バブル時代、サラリーマンたちは、ドライビールを飲んでその日の疲れをリセットして家路についた。いってみれば、ドライビールは「のどの渇き」を癒すためのビールだったといえます。

そして、09年、他の多くのビールが対前年比マイナスのなかで、サントリーの「ザ・プレミアム・モルツ」は、前年比110%の伸びを見せました。デフレ下において、販売数を伸ばしたのは、不安やストレスをかかえた人々が求める、「心の渇き」を癒すためのビールだったからです。

近年はというと、アルコール度数の強いお酒から徐々に弱いお酒に好みが移り、女性にも飲みやすいおしゃれな雰囲気のお酒がシェアを伸ばしています。

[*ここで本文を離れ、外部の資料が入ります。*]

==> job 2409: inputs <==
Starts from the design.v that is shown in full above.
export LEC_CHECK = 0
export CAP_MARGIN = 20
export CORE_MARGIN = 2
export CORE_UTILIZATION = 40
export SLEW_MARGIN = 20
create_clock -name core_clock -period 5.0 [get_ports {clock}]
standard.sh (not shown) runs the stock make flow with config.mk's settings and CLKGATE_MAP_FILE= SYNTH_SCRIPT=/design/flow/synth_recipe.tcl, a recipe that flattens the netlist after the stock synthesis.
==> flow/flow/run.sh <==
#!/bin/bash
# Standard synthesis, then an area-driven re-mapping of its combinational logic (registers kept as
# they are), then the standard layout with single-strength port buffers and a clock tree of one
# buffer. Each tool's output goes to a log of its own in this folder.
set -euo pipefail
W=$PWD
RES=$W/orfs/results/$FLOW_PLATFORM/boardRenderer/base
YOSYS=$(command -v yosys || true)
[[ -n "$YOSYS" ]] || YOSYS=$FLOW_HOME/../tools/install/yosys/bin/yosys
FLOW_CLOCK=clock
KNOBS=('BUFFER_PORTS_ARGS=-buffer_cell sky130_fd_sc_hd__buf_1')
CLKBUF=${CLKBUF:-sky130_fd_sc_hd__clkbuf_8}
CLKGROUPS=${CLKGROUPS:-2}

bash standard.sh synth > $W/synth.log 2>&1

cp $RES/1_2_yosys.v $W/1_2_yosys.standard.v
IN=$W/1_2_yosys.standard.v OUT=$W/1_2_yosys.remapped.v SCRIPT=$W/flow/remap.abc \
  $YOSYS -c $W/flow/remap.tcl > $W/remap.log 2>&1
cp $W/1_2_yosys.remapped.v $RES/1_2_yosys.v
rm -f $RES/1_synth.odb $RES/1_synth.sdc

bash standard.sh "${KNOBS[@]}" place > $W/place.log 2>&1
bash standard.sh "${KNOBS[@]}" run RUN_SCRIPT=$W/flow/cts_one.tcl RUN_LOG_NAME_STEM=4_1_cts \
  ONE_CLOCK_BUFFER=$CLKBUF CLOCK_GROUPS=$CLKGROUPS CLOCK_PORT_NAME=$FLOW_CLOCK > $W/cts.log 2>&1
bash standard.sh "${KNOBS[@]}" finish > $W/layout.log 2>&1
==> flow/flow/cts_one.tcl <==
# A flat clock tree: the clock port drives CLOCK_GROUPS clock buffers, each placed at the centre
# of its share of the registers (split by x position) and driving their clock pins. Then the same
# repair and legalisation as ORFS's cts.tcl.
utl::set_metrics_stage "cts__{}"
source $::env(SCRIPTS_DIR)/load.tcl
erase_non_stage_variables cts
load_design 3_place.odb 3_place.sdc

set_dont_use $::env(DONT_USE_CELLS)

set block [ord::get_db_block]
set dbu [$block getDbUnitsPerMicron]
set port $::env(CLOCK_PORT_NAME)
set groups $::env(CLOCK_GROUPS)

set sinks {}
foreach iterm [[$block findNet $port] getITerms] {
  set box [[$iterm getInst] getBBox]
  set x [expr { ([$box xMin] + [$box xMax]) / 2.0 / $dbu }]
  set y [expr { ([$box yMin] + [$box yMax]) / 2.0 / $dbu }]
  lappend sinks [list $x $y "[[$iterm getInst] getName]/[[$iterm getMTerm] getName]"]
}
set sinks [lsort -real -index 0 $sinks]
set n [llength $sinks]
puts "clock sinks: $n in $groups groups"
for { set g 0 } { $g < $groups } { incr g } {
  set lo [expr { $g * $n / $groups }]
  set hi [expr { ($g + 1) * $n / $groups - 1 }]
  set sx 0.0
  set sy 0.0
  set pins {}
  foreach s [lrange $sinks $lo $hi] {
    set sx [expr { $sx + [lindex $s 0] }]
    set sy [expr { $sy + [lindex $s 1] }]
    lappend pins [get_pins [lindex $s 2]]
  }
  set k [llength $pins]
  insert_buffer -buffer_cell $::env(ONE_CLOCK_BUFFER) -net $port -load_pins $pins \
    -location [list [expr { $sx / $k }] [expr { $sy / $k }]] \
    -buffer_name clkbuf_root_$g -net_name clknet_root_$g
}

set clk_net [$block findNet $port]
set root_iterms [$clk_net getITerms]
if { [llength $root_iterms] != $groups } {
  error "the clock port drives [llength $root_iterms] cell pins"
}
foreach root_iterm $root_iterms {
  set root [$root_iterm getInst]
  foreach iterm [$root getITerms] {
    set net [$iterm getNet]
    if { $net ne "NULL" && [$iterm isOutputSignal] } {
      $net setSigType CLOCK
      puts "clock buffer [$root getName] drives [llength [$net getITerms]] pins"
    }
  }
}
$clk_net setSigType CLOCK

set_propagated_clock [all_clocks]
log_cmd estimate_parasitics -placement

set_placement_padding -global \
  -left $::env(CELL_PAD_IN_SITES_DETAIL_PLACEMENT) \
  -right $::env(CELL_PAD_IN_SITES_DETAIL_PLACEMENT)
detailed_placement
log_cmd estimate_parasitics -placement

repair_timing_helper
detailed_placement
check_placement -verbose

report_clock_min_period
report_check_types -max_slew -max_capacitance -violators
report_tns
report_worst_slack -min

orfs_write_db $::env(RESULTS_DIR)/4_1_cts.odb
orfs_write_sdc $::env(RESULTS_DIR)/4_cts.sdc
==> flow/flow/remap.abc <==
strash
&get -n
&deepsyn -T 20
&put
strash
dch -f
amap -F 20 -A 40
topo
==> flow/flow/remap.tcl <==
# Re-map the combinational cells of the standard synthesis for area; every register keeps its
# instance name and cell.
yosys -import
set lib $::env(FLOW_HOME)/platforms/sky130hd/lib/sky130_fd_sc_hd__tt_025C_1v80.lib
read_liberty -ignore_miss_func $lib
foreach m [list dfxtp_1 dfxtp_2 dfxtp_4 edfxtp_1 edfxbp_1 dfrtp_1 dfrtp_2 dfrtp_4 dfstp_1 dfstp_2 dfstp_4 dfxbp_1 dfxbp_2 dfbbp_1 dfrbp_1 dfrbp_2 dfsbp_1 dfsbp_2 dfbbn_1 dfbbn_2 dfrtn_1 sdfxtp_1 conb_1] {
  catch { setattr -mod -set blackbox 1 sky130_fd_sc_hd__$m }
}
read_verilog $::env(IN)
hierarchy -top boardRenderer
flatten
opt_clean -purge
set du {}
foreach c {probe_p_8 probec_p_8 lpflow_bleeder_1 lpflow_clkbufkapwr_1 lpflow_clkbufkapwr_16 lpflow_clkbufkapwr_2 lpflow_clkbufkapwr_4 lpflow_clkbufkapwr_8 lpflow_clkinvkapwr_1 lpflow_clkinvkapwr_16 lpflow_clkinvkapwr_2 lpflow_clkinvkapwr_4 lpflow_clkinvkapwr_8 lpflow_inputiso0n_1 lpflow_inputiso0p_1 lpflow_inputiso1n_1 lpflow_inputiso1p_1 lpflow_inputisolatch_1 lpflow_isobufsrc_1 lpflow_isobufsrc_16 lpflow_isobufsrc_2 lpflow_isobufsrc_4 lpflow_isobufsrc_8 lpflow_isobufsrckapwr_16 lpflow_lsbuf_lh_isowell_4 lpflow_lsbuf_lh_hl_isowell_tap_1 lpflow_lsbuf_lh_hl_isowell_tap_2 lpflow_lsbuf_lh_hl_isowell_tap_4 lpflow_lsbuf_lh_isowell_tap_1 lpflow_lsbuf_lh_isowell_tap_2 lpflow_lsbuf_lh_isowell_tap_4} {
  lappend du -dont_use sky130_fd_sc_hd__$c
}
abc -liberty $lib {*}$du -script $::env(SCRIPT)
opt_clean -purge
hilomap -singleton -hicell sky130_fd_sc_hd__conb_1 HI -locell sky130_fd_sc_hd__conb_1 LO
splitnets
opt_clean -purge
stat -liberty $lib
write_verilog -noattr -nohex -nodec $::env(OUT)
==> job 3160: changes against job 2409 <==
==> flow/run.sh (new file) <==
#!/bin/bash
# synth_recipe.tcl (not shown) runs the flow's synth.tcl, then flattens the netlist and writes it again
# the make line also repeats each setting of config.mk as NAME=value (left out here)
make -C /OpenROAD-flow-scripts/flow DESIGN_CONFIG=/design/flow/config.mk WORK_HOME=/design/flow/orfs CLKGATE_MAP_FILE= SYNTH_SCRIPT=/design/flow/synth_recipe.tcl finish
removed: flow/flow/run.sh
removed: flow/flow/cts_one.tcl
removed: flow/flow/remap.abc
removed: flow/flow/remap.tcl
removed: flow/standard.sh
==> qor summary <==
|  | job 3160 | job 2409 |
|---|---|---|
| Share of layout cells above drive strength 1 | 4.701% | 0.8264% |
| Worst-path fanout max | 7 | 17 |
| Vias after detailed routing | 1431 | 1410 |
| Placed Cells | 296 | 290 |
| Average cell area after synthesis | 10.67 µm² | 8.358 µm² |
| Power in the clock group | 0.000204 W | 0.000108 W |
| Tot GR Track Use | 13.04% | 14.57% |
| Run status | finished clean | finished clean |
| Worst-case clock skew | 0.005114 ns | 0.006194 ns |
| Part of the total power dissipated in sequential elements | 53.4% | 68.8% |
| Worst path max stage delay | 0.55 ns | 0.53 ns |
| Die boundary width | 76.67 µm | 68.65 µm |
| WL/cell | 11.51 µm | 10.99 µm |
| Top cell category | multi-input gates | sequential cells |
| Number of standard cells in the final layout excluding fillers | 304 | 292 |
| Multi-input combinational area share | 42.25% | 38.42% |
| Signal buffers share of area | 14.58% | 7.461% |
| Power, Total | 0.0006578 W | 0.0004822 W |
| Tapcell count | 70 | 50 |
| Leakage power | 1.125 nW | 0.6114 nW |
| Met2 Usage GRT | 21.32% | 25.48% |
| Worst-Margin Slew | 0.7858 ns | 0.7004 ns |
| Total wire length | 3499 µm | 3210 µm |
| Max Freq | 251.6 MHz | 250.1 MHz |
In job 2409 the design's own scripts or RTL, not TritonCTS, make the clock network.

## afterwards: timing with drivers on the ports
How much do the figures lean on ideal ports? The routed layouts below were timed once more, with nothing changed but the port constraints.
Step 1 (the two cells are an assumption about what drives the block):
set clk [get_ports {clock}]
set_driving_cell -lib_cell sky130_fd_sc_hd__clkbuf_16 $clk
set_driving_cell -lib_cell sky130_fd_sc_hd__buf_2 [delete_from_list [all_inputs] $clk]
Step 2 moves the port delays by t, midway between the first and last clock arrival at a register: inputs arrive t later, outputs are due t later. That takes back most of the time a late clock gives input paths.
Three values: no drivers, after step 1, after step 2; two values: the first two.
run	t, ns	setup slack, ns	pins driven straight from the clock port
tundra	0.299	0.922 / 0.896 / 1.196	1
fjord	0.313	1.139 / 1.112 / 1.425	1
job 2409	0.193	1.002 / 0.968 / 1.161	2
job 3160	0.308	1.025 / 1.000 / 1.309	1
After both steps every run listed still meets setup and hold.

こうした傾向に寄り添いながら、いかに新しいビールの味を提案するか。それは、少子高齢化に加えて、若年層の飲酒離れに対する答えにもなるはずです。

さらに、もう一つ、サントリーがビールに力を入れる理由があります。

サントリーホールディングスは、現社長の新浪剛史氏から創業家出身で副社長の鳥井信宏氏への社長交代が遠からずあるといわれています。信宏氏へのバトンタッチはほぼ確実視されていますが、創業家社長へのスムーズなバトンタッチのカギの一つとなるのが、国内ビール市場のシェアをどう伸ばすかだといわれているんですね。

各ビール会社にとって、ビールの定義変更は、新商品創出の願ってもないチャンスです。それに加えて、サントリーにとって、ビールの定義変更による新商品創出は、自社の命運をかけた大きなチャレンジだといえるのではないでしょうか。